If states were using public monies to fund the teaching of ONE religion in schools which were supported by EVERYONE's tax dollars, then stopping that was a GOOD thing.
huh? Have you bothered reading the Bible? Our laws (were) based on Judeo-Christian principles.
A large percentage (pretty soon a majority) of this country is not Protestant. Following your logic, once another religion (say, Catholicism) becomes the majority, we should enshrine their religious principles into law.
I have a better idea: Let's keep government out of religion, and vice versa.
Forget it. Irony is lost on some people.
(Still licking my wounds from the Bush Twins/Texas Women thread)
My biggest frustration with these religionists is that they frighten the electorate away from good politicians like Senator Frist and George W. Bush who have a solid understanding of our constitutional separation of religion and state.
The televangelists and the other nabobs of Christian revisionism play right into the hands of leftist propagandists. See, they cry, the religious right wants to undo two hundred years of religious freedoms in our country! They do, but our current crop of Christian politicians is more interested in protecting all Americans than in pushing for a religious agenda in government.
Every time a PF or a T7 gets online and chants about Christ in our government, it probably turns of 1,000 voters, some of them Christians who fear religious oppression that would come through dogma's encroachment on government neutrality.
We end up with judges like the 5th and 9th circuit courts who are confused about the second amendment because they were appointed by politicians who appeased the fears of the people who worried about the Christianists. And so it goes. What a destructive lot.
You'll, of course, have to leave out the areas. like representative government and democratic elections, as those were Greek and Roman in origin.
And he's absolutely right about the Constitution not having any reference to Christianity or the Bible in its laws and the BOR's.
It DOES mention religion, if only to proscribe a state-sponsored one.
Show me where the Constitution of your state or the Federal government's laws were based on the bible (and not just inspired). You've been watching too much 700 club, haven't you?
right to bear arms
Luke 22:36
http://www.gunowners.org/fs9902.htm
I do like a challenge;^)
Must read later bump. :-)
You don't have to tolerate deviant behavior. However, so long as such behavior does not injure your person or property, you have no right to demand that government ban it.
Yes it does bother me if a muslim moves in next door to me, .

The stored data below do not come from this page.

--- src/rtl/mem_wb_pipe_reg.sv ---
// MEM->WB pipeline register for the ARM32 core.
// Holds up to two in-flight entries (head + skid) when SKID=1, or a single
// head entry when SKID=0. The head entry drives the writeback stage. Freeze
// holds everything and masks the handshake qualifiers. Flush drops all
// entries. A saturating counter records the cycles in which WB applies
// backpressure.
module mem_wb_pipe_reg #(
   parameter int DATA_W = 32,
   parameter int DEST_W = 4,
   parameter int SKID   = 1,
   parameter int CNT_W  = 16
) (
   input  logic              clk,
   input  logic              rst,
   input  logic              freeze,
   input  logic              flush,
   input  logic              in_valid,
   output logic              in_ready,
   input  logic              wb_en_in,
   input  logic              mem_r_en_in,
   input  logic [DATA_W-1:0] alu_res_in,
   input  logic [DATA_W-1:0] data_in,
   input  logic [DEST_W-1:0] dest_in,
   output logic              out_valid,
   input  logic              out_ready,
   output logic              wb_en_out,
   output logic              mem_r_en_out,
   output logic [DATA_W-1:0] alu_res_out,
   output logic [DATA_W-1:0] data_out,
   output logic [DEST_W-1:0] dest_out,
   output logic [DATA_W-1:0] wb_value_out,
   output logic [CNT_W-1:0]  stall_cnt
);

   typedef struct packed {
      logic              wb_en;
      logic              mem_r_en;
      logic [DATA_W-1:0] alu;
      logic [DATA_W-1:0] data;
      logic [DEST_W-1:0] dest;
   } entry_t;

   // Counter increment that sticks at the all-ones value instead of wrapping.
   function automatic logic [CNT_W-1:0] sat_inc(input logic [CNT_W-1:0] v);
      if (v == {CNT_W{1'b1}})
         return v;
      return v + {{(CNT_W-1){1'b0}}, 1'b1};
   endfunction

   // Writeback value selection: loads write memory data, others the ALU result.
   function automatic logic [DATA_W-1:0] wb_mux(input entry_t e);
      return e.mem_r_en ? e.data : e.alu;
   endfunction

   entry_t            r_hd;
   entry_t            r_sk;
   logic              r_hd_vld;
   logic              r_sk_vld;
   logic [CNT_W-1:0]  r_stall_cnt;

   entry_t            w_in_ent;
   entry_t            w_hd_nxt;
   entry_t            w_sk_nxt;
   logic              w_hd_vld_nxt;
   logic              w_sk_vld_nxt;
   logic              w_in_ready;
   logic              w_out_valid;
   logic              w_acc;
   logic              w_con;
   logic              w_stall;

   assign w_in_ent = {wb_en_in, mem_r_en_in, alu_res_in, data_in, dest_in};

   // Handshake qualifiers. With the skid buffer, in_ready depends only on
   // registered state (and freeze), so the ready path from WB is cut.
   always_comb begin
      w_out_valid = r_hd_vld & ~freeze;
      if (SKID != 0)
         w_in_ready = ~r_sk_vld & ~freeze;
      else
         w_in_ready = (~r_hd_vld | out_ready) & ~freeze;
      w_acc   = in_valid & w_in_ready;
      w_con   = w_out_valid & out_ready;
      w_stall = w_out_valid & ~out_ready;
   end

   // Next-state selection for head and skid entries (flush > freeze > update).
   always_comb begin
      w_hd_nxt     = r_hd;
      w_sk_nxt     = r_sk;
      w_hd_vld_nxt = r_hd_vld;
      w_sk_vld_nxt = r_sk_vld;
      if (flush) begin
         w_hd_vld_nxt = 1'b0;
         w_sk_vld_nxt = 1'b0;
      end else if (!freeze) begin
         if (SKID != 0) begin
            if (r_hd_vld && !w_con) begin
               // Head is stuck: a new entry parks in the skid slot.
               if (w_acc) begin
                  w_sk_nxt     = w_in_ent;
                  w_sk_vld_nxt = 1'b1;
               end
            end else if (r_sk_vld) begin
               // Head left (or was empty): the older skid entry moves up.
               // in_ready was low, so no new entry can arrive this edge.
               w_hd_nxt     = r_sk;
               w_hd_vld_nxt = 1'b1;
               w_sk_vld_nxt = 1'b0;
            end else if (w_acc) begin
               w_hd_nxt     = w_in_ent;
               w_hd_vld_nxt = 1'b1;
            end else begin
               w_hd_vld_nxt = 1'b0;
            end
         end else begin
            if (w_acc) begin
               w_hd_nxt     = w_in_ent;
               w_hd_vld_nxt = 1'b1;
            end else if (w_con) begin
               w_hd_vld_nxt = 1'b0;
            end
         end
      end
   end

   // State registers and stall counter; reset clears every field.
   always_ff @(posedge clk) begin
      if (rst) begin
         r_hd        <= '0;
         r_sk        <= '0;
         r_hd_vld    <= 1'b0;
         r_sk_vld    <= 1'b0;
         r_stall_cnt <= '0;
      end else begin
         r_hd     <= w_hd_nxt;
         r_sk     <= w_sk_nxt;
         r_hd_vld <= w_hd_vld_nxt;
         r_sk_vld <= w_sk_vld_nxt;
         if (w_stall)
            r_stall_cnt <= sat_inc(r_stall_cnt);
      end
   end

   // Output drive from the head entry; wb_en is gated so bubbles never write.
   always_comb begin
      in_ready     = w_in_ready;
      out_valid    = w_out_valid;
      wb_en_out    = r_hd.wb_en & w_out_valid;
      mem_r_en_out = r_hd.mem_r_en;
      alu_res_out  = r_hd.alu;
      data_out     = r_hd.data;
      dest_out     = r_hd.dest;
      wb_value_out = wb_mux(r_hd);
      stall_cnt    = r_stall_cnt;
   end

endmodule

--- config.mk ---
export PLATFORM = sky130hd
export DESIGN_NAME = mem_wb_pipe_reg
export DESIGN_NICKNAME = d
export VERILOG_FILES = /design/src/rtl/mem_wb_pipe_reg.sv
export SDC_FILE = /design/constraint.sdc
export NUM_CORES = 1
export LEC_CHECK = 0
export ABC_AREA = 1
export BUFFER_PORTS_ARGS = -buffer_cell sky130_fd_sc_hd__buf_2
export CAP_MARGIN = 20
export CORE_MARGIN = 3
export CORE_UTILIZATION = 58
export CTS_CLUSTER_SIZE = 28
export DETAILED_ROUTE_END_ITERATION = 12
export GPL_ROUTABILITY_DRIVEN = 0
export GPL_TIMING_DRIVEN = 0
export MAX_ROUTING_LAYER = met4
export PLACE_DENSITY = 0.9
export SLEW_MARGIN = 5
export SYNTH_ARGS = -nofsm -noshare
export SYNTH_HDL_FRONTEND = slang
export SYNTH_SLANG_ARGS = --single-unit
export TNS_END_PERCENT = 20
--- constraint.sdc ---
create_clock -name clk -period 2.95 [get_ports clk]
set_input_delay 0.295 -clock clk [delete_from_list [all_inputs] [get_ports clk]]
set_output_delay 0.295 -clock clk [all_outputs]
set_load 0.1 [all_outputs]
**Word level (Yosys, flattened, before mapping)**

Index checks and enable logic that the tools add are counted.

- Bits in registers: 158
- Bits of input ports: 76
- Output and inout port bits: 120
- Word-level logic and storage cells: 48

- Add/sub/neg operators: 1
- Equality and inequality tests: 3
- Multiplexer cells: 11
- Bitwise logic cells: 11
- Reduce and logical (&&, ||, !) cells: 9

Operators by type and width:

| cell | number |
|---|---|
| 70-bit 2-to-1 mux | 2 |
| 32-bit 2-to-1 mux | 1 |
| 16-bit by 1-bit adder with 16-bit output (second input constant) | 1 |
| 16-bit == test (second input constant) | 1 |
| 16-bit 2-to-1 mux | 1 |
| 4-bit AND reduction | 2 |
| 1-bit 2-to-1 mux | 7 |
| 1-bit bitwise AND | 6 |
| 2-bit AND reduction | 3 |
| 1-bit NOT | 5 |
| 2-bit inequality test (second input constant) | 2 |
| 2-bit nonzero test | 1 |
| 2-bit OR reduction | 1 |
| 1-bit logical AND | 1 |
| 1-bit zero test | 1 |

**Logic depth before layout (Yosys ltp)**

Gate-level depths: netlist (run 1).

- Word-level depth: 7
- Mapped depth: 9
- Depth with buffers taken out: 9

**Least setup slack after synthesis (run 1)**

No wires, ideal clock.

- Path kind: reg-to-output
- Start point: reg r_hd (netlist bit mem_r_en_out)
- End point: out wb_value_out[23]
- Arrival time: 3.257 ns
- Required time: 2.655 ns
- Slack: -0.602 ns
- Stages on the path, launching flop included: 4
- Buffers on the path: 2
- Cells stage by stage: dfxtp_1 -> clkbuf_1 -> clkbuf_1 -> o21ai_0

- Cells in the longest elaborated chain, start to end: 1

Ends and longest elaborated chain:

| element | RTL line | RTL |
|---|---|---|
| from (decl) | 55 | `entry_t r_hd;` |
| from (signal assigned) | 136 | `r_hd <= w_hd_nxt;` |
| 32-bit 2-to-1 mux | 52 | `return e.mem_r_en ? e.data : e.alu;` |
| to (decl) | 31 | `output logic [DATA_W-1:0] wb_value_out,` |

Every way passes these cells.

**Worst setup path in the final report (run 1)**

- Start point: reg r_hd (netlist bit mem_r_en_out)
- End point: out wb_value_out[30]

The elaborated chain is that of the path after synthesis.

==> key figures, run 1 <==
Run status
  • Run status: finished clean

Synthesis
  • Largest family of logic cells by synthesized area: compound AO/OA/AOI/OAI gates
  • Synth Register Bits: 158
  • Cell Area, Synth: 7900 µm²
  • Yosys warnings: 0
  • Synth Area in XOR/XNOR: 0.6652%
  • Syn Inst Count: 1164
  • Post-synthesis adder-cell area fraction: 0.1584%
  • Mux contribution to synthesized area: 0%
  • Post-synthesis compound-gate area fraction: 22.74%
  • Simple-Gate Fraction of Synth Area: 15.73%
  • Post-synthesis sequential area ratio: 40.04%
  • Yosys cell types: 24
  • Syn avg cell area: 6.787 µm²
  • Syn Nets: 1241

STA
  • Unrepaired setup endpoints after global routing: no
  • Worst-margin pin slew: 0.5890 ns
  • Final setup viols: 0
  • Final Max Tran Viols: 0
  • Final worst-path cycle share: 90.19%
  • Slew HR: 60.73%
  • Final Skew: 0.01348 ns
  • Final Hold Vio Count: 0
  • Highest clock rate: 375.8 MHz
  • Worst hold slack: 0.04466 ns
  • Period minus WS final: 2.661 ns

Global routing
  • Total Routing Usage GR: 31.29%
  • Antenna violations before repair: 2
  • Largest net degree at the start of global routing: 17
  • Number of global-route vias before repair: 7386
  • GRT overflow: 0
  • First-pass GRT wire length: 35970 µm

Pwr
  • Switching share of power: 27.73%
  • Sequential Power Share: 40.0%
  • Lkg Pwr: 4.492 nW
  • Power per cell area: 560.3 nW/µm²
  • Clock power share: 45.6%
  • VDD IR max: 465.4 µV
  • Int Pwr: 3.959 mW
  • Comb pwr share: 14.4%
  • P_sw: 1.519 mW

Critical path
  • Max FO, Critical Path: 10
  • Cells on worst reg2reg path: 9
  • Crit end category: output pin
  • R2r endpoint: stall_cnt[13]
  • CP arrival: 2.37 ns
  • Kind of critical path: flip-flop to output pin
  • Critical path launch point: mem_r_en_out
  • Setup crit start kind: flip-flop
  • Worst r2r src: stall_cnt[0]
  • Reg2Reg Setup Slack: 1.12 ns
  • Req. time, crit path: 2.65 ns

Clocking
  • # resized after CTS: 0
  • Clk_lat worst skew: 0.43 ns
  • CTS Buf Count: 17
  • H-tree depth: 4
  • CTS sink count: 158
  • Clock-pin slew on the worst setup and hold paths: 0.06 ns
  • CTS root buffer: clkbuf_16
  • # hold bufs at CTS: 0
  • Max Buffers Root-to-Sink: 2
  • CTS tree: built
  • Setup bufs post-CTS: 0

Floorplan
  • Core Area: 13300 µm²
  • DIE WIDTH: 122.7 µm
  • Rows: 42
  • I/O pin count: 196
  • Die area: 15060 µm²
  • Die height: 122.7 µm
  • Starting Density: 59.42%

Route
  • DRC Markers: 0
  • Via/cell ratio: 5.243
  • Final WL: 23560 µm
  • Routed WL per cell: 15.01 µm
  • Initial DRC count: 763
  • Number of routed nets with antenna violations: 0
  • Via count: 8226
  • Drt pass-1 iters: 6

Final layout
  • Synth-to-layout area growth: 23.76%
  • Non-filler instance count after layout: 1569
  • # nets final: 1455
  • Share of layout cells above drive strength 1: 24.37%

Min path
  • Hold Path Stages: 2
  • Hold endpoint: r_hd_vld
  • Hold Crit Class: input port to flip-flop
  • Hold_sp: flush

Place
  • Placed Cells incl. Taps: 1535
  • Port buffer count: 195
  • Post-DP HPWL: 16320 µm

Flow run
  • Max_cap viols: 0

Too bad. Unless it is your property, you have no say as to who lives there.
Everyone insists on their right to define their own morals and "life my life as I choose so long as I don't interfere with my neighbor's right to do the same."
And you have a problem with this why?
What about our right to live in a country free from pagans and terrorists?
Terrorists are one thing, but you have no more "right" to live in a pagan-free country than you do to live in a judenfrei nation.
Actually the Founding Fathers were all Aesir worshipers. The honored the Gods of the Aesir by the names they used for weekdays. (Okay, perhaps a few were Sun, Moon, or Saturn worshipers.)
Your logic is short-circuited. The bible is a well-reasoned commentary that many agree came from God's own hand. Our laws sometimes agree with the bible. That doesn't make our laws bibilcal. It makes them resonate with bibilical teaching. To make our laws comply with bibilical teaching would require a theocracy, and a doomed attempt to build a heavenly kingdom on earth. We are better of explaining ourselves and persuading each other why laws are good and have merit using the tools of reason and logic than we are in applying a biblical template. Our founding fathers understood that few would be able to agree on dogmatic templates anyway. Europe's history proved that!